(Saved entries)
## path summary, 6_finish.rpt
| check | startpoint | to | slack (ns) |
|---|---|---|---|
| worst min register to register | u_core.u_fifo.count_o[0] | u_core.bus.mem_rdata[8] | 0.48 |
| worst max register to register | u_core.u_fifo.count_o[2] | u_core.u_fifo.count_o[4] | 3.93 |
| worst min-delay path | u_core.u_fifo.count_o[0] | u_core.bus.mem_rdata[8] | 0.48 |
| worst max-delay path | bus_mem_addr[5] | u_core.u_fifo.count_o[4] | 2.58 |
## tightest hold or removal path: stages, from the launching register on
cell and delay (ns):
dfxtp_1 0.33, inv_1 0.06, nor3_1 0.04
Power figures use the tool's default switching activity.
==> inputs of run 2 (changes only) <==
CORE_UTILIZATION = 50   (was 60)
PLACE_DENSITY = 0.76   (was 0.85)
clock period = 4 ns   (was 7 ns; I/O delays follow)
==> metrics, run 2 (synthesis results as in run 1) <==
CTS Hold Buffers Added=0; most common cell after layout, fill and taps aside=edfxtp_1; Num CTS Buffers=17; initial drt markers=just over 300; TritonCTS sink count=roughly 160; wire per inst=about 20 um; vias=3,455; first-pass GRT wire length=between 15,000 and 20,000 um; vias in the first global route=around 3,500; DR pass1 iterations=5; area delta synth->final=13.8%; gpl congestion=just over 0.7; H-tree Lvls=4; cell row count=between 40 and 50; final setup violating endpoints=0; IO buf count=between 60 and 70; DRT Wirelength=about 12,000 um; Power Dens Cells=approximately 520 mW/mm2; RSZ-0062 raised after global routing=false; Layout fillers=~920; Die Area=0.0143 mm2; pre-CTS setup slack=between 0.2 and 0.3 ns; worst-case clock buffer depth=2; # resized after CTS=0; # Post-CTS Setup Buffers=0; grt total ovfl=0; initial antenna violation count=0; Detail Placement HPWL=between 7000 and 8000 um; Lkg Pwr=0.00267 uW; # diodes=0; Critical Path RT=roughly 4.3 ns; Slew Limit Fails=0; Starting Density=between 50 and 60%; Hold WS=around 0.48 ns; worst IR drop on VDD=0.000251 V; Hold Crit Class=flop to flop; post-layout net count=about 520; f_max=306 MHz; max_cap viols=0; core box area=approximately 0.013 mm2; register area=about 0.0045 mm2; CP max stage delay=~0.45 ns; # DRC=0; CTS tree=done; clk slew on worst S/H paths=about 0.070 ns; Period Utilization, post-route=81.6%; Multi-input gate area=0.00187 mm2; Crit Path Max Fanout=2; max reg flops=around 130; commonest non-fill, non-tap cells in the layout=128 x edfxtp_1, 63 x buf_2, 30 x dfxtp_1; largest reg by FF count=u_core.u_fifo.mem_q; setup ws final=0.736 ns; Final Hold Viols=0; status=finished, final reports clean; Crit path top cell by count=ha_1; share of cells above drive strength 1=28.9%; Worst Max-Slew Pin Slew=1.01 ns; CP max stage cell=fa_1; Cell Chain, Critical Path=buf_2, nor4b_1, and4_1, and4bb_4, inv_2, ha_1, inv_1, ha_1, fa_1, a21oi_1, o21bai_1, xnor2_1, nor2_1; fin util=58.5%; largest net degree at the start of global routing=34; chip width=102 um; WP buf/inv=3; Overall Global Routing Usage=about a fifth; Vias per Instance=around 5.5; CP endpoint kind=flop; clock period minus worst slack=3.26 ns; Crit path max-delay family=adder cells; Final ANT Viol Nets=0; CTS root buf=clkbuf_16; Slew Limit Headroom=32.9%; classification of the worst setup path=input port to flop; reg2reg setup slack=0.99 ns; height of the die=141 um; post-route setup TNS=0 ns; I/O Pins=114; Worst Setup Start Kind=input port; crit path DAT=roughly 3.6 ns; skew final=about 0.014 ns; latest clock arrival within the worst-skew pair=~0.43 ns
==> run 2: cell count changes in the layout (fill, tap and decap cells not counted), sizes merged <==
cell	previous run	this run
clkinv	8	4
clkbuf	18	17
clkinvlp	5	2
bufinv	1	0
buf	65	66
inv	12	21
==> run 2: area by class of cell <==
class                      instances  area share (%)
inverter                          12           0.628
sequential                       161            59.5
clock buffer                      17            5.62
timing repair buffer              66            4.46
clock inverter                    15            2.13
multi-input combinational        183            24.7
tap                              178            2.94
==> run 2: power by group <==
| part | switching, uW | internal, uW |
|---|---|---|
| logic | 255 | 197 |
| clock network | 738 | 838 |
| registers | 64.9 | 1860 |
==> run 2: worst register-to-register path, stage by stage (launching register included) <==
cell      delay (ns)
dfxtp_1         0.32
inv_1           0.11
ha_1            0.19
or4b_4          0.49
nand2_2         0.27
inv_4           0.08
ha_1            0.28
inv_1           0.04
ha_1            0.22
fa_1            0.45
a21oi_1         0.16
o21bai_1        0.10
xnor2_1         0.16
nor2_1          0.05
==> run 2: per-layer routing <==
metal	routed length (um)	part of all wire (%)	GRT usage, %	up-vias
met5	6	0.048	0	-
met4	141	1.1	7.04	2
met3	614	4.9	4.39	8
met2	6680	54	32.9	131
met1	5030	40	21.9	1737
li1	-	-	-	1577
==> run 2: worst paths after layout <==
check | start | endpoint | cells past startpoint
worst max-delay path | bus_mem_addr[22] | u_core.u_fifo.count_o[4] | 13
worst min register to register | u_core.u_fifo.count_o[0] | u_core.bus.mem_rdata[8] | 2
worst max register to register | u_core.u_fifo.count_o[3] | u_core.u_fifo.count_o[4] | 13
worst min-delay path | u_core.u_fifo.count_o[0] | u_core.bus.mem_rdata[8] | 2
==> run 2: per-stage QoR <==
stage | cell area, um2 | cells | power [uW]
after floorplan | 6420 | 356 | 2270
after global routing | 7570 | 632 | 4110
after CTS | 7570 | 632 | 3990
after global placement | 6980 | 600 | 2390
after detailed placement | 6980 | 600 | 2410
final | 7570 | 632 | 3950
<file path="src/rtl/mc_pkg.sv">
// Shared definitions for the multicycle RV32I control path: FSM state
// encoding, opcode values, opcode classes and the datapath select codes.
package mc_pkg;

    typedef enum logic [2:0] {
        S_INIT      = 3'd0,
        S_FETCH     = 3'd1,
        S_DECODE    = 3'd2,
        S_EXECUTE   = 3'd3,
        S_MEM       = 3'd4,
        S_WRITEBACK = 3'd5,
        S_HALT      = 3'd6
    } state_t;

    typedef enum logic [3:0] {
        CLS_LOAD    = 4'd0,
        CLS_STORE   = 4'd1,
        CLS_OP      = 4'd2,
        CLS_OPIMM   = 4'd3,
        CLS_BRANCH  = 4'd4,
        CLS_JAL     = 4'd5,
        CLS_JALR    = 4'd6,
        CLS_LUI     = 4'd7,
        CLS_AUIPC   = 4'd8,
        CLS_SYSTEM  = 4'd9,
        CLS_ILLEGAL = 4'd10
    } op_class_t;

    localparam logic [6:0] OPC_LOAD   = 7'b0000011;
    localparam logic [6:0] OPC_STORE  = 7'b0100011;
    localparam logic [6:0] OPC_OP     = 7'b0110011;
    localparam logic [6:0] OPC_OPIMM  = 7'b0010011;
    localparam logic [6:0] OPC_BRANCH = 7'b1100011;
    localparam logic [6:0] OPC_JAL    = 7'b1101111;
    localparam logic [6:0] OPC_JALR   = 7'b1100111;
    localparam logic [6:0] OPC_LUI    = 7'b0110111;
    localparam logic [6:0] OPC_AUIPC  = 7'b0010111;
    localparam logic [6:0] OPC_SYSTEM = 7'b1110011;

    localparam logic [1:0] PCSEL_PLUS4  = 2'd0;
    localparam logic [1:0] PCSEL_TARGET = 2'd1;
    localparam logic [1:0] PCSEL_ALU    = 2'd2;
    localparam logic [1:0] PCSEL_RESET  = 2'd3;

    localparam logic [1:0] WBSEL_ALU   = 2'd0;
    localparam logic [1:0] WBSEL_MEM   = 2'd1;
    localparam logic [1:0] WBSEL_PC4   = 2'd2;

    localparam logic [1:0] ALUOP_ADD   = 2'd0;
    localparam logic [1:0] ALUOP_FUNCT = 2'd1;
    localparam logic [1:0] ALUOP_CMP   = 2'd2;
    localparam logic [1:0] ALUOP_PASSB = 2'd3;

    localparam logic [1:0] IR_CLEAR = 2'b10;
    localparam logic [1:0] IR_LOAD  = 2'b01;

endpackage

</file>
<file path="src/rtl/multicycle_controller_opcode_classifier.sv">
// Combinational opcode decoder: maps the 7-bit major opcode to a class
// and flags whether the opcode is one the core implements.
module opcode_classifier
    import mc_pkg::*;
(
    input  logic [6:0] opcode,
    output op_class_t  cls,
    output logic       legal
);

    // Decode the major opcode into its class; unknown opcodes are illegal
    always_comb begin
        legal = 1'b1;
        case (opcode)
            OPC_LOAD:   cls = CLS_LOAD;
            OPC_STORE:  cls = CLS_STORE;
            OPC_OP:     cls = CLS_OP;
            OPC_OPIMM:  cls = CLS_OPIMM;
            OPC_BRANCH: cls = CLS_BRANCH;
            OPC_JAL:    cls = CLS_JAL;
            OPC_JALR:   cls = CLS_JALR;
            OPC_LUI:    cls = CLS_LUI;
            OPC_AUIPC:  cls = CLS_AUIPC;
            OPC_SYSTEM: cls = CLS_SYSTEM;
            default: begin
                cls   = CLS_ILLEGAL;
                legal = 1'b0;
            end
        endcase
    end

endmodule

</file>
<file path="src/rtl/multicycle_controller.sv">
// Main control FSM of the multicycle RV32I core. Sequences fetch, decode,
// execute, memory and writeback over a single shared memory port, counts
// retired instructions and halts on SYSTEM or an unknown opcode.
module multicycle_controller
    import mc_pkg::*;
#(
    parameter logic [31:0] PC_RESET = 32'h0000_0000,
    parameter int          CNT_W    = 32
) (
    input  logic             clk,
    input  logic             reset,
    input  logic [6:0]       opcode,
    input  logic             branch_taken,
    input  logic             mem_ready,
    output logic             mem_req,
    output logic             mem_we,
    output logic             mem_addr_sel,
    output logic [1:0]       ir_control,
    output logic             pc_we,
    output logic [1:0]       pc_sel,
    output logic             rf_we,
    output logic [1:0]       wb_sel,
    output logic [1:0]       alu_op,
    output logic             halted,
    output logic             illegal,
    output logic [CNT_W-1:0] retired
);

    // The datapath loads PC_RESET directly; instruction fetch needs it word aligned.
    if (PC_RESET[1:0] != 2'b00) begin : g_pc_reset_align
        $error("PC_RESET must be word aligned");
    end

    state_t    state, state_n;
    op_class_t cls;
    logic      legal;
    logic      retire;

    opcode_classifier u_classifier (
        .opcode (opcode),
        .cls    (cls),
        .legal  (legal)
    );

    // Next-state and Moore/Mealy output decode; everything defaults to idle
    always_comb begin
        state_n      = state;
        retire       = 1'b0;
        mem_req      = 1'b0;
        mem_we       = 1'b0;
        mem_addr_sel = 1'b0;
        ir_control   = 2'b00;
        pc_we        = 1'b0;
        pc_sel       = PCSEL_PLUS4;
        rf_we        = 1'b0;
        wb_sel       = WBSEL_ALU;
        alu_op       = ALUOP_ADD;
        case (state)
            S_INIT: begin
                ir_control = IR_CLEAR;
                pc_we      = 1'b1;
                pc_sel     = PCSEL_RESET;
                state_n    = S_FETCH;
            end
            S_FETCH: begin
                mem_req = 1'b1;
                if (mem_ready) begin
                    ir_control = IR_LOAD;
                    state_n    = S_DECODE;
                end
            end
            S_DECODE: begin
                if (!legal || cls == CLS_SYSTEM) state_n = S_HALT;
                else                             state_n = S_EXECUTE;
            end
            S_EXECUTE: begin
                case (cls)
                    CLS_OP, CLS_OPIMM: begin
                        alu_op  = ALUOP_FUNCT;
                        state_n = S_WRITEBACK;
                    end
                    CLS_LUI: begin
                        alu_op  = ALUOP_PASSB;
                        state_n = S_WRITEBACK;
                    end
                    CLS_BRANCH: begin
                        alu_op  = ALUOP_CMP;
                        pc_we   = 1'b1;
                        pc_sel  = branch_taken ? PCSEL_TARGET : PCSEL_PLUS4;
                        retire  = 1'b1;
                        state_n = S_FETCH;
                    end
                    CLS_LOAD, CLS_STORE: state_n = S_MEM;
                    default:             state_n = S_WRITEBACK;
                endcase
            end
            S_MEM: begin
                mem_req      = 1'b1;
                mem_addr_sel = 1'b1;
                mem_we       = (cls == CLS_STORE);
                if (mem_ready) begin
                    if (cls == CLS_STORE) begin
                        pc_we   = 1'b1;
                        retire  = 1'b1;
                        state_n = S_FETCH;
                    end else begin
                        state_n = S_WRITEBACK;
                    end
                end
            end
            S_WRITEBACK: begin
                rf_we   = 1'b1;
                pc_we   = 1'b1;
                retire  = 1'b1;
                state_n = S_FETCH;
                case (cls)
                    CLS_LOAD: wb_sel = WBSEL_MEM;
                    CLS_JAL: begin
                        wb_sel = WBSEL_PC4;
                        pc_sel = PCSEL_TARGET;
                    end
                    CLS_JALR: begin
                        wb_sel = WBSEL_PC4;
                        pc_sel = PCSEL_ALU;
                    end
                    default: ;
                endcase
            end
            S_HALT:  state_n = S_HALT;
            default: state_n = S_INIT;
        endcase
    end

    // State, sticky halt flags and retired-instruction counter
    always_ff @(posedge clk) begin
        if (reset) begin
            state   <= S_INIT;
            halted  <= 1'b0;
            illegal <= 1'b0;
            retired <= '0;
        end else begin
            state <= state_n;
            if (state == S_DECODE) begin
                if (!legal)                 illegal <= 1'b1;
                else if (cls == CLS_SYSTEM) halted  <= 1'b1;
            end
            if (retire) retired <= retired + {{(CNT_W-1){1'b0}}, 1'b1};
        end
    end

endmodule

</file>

==

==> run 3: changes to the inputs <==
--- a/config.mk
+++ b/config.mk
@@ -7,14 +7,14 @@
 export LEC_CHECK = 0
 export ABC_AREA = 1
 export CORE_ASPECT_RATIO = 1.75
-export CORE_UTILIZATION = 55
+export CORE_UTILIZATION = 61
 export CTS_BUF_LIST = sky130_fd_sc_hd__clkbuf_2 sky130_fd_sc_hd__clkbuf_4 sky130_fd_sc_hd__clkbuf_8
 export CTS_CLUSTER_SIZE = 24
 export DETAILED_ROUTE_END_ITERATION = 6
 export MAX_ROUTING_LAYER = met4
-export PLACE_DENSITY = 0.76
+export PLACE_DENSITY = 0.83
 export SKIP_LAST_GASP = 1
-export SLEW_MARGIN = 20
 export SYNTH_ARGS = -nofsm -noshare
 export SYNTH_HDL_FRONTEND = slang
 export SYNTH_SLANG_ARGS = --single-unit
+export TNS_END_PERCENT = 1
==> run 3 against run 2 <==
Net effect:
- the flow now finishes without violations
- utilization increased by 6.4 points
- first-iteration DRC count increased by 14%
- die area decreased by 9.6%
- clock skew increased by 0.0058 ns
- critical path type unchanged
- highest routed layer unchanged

- What to do -
Return, word for word, the lines of the data above from the line with "## path summary, 6_finish.rpt" through the line with "metrics, run 2", inclusive.

- Response -
## path summary, 6_finish.rpt
| check | startpoint | to | slack (ns) |
|---|---|---|---|
| worst min register to register | u_core.u_fifo.count_o[0] | u_core.bus.mem_rdata[8] | 0.48 |
| worst max register to register | u_core.u_fifo.count_o[2] | u_core.u_fifo.count_o[4] | 3.93 |
| worst min-delay path | u_core.u_fifo.count_o[0] | u_core.bus.mem_rdata[8] | 0.48 |
| worst max-delay path | bus_mem_addr[5] | u_core.u_fifo.count_o[4] | 2.58 |
## tightest hold or removal path: stages, from the launching register on
cell and delay (ns):
dfxtp_1 0.33, inv_1 0.06, nor3_1 0.04
Power figures use the tool's default switching activity.
==> inputs of run 2 (changes only) <==
CORE_UTILIZATION = 50   (was 60)
PLACE_DENSITY = 0.76   (was 0.85)
clock period = 4 ns   (was 7 ns; I/O delays follow)
==> metrics, run 2 (synthesis results as in run 1) <==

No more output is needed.